Energy-Performance Trade-offs in Mobile Data Transfers
Kemal Guner, Tevfik Kosar

TL;DR
This paper analyzes how application layer data transfer protocols impact mobile phone energy consumption and demonstrates that significant energy savings are possible without compromising performance.
Contribution
It provides the first in-depth analysis of application layer protocol parameters on mobile energy use, revealing opportunities for energy-efficient data transfer.
Findings
Application layer parameters significantly affect energy consumption.
Energy savings of up to 50% are achievable during data transfer.

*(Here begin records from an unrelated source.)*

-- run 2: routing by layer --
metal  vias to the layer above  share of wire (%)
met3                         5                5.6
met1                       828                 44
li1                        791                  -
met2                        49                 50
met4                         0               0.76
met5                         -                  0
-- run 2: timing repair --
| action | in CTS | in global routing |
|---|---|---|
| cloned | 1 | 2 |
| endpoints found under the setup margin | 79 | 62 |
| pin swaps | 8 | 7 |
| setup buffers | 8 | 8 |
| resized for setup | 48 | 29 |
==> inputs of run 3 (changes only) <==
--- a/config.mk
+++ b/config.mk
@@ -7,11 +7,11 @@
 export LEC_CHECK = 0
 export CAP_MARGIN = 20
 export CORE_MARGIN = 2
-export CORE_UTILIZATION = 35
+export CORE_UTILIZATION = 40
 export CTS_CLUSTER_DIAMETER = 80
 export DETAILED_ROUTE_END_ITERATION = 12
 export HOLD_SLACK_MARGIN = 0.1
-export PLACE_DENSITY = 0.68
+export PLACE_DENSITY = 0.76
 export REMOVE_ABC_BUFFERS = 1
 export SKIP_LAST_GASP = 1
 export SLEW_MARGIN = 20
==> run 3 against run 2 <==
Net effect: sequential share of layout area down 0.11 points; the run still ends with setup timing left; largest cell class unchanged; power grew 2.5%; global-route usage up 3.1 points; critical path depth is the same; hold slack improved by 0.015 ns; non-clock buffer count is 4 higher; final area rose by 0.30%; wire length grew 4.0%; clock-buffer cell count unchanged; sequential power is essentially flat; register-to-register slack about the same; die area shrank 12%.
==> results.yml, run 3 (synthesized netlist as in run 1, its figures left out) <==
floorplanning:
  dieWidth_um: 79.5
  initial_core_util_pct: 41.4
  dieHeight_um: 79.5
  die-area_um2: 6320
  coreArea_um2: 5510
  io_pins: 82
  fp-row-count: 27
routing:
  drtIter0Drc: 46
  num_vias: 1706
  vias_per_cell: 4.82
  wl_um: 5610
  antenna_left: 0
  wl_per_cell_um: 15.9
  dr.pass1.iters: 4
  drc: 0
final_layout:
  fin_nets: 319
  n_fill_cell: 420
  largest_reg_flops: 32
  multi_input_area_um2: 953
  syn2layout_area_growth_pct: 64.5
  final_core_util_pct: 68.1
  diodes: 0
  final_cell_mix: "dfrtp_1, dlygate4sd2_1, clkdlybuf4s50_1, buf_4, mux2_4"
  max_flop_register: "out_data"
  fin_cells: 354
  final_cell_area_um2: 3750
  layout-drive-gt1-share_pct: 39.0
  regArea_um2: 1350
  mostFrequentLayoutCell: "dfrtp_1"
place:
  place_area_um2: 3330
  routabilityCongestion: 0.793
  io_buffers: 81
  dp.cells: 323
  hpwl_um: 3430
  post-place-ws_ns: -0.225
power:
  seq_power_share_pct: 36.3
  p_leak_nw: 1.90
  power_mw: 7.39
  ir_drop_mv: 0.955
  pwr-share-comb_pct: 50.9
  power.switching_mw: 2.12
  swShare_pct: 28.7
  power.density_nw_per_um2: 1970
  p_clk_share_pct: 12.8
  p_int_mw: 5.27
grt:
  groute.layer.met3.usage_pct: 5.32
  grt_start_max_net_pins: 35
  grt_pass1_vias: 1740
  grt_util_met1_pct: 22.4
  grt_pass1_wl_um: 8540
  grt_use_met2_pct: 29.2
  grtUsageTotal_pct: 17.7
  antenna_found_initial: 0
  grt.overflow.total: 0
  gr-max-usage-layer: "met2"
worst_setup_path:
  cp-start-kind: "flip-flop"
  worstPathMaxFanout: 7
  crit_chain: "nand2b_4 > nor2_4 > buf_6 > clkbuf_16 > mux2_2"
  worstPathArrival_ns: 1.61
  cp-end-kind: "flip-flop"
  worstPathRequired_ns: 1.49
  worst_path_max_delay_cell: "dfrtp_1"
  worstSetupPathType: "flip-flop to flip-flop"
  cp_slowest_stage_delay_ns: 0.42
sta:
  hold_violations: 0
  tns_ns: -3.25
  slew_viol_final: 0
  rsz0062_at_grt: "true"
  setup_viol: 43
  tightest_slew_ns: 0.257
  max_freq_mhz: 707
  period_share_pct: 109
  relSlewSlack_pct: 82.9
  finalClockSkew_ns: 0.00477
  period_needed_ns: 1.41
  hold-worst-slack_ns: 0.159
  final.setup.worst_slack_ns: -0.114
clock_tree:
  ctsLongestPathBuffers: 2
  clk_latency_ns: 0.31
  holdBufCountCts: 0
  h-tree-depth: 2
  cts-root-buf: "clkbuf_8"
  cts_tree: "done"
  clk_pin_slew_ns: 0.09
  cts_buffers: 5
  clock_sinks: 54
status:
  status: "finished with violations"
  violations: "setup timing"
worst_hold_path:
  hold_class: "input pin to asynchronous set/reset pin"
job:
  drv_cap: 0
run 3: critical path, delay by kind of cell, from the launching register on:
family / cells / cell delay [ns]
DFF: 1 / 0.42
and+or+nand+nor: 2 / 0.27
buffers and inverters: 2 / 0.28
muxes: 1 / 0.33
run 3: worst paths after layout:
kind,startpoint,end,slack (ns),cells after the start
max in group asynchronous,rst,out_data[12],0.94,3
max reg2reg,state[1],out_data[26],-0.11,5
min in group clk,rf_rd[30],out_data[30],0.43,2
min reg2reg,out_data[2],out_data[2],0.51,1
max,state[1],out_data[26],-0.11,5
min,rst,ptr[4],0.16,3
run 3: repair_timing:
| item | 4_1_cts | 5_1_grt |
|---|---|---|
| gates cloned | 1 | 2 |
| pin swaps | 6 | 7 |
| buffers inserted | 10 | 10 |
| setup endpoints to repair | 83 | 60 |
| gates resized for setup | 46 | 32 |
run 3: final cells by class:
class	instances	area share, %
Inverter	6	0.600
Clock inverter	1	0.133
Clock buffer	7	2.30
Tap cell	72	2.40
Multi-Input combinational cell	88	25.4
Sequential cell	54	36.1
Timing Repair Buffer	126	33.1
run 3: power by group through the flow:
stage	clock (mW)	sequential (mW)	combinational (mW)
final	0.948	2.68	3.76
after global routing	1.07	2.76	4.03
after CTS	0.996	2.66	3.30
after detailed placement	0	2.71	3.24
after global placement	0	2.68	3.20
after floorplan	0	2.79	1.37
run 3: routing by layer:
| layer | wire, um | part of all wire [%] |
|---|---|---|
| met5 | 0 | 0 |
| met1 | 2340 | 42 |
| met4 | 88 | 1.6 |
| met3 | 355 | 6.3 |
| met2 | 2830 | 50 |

Performance can be maintained or improved while reducing energy use.
Abstract
By year 2020, the number of smartphone users globally will reach 3 Billion and the mobile data traffic (cellular + WiFi) will exceed PC internet traffic the first time. As the number of smartphone users and the amount of data transferred per smartphone grow exponentially, limited battery power is becoming an increasingly critical problem for mobile devices which increasingly depend on network I/O. Despite the growing body of research in power management techniques for the mobile devices at the hardware layer as well as the lower layers of the networking stack, there has been little work focusing on saving energy at the application layer for the mobile systems during network I/O. In this paper, to the best of our knowledge, we are first to provide an in depth analysis of the effects of application layer data transfer protocol parameters on the energy consumption of mobile phones. We show…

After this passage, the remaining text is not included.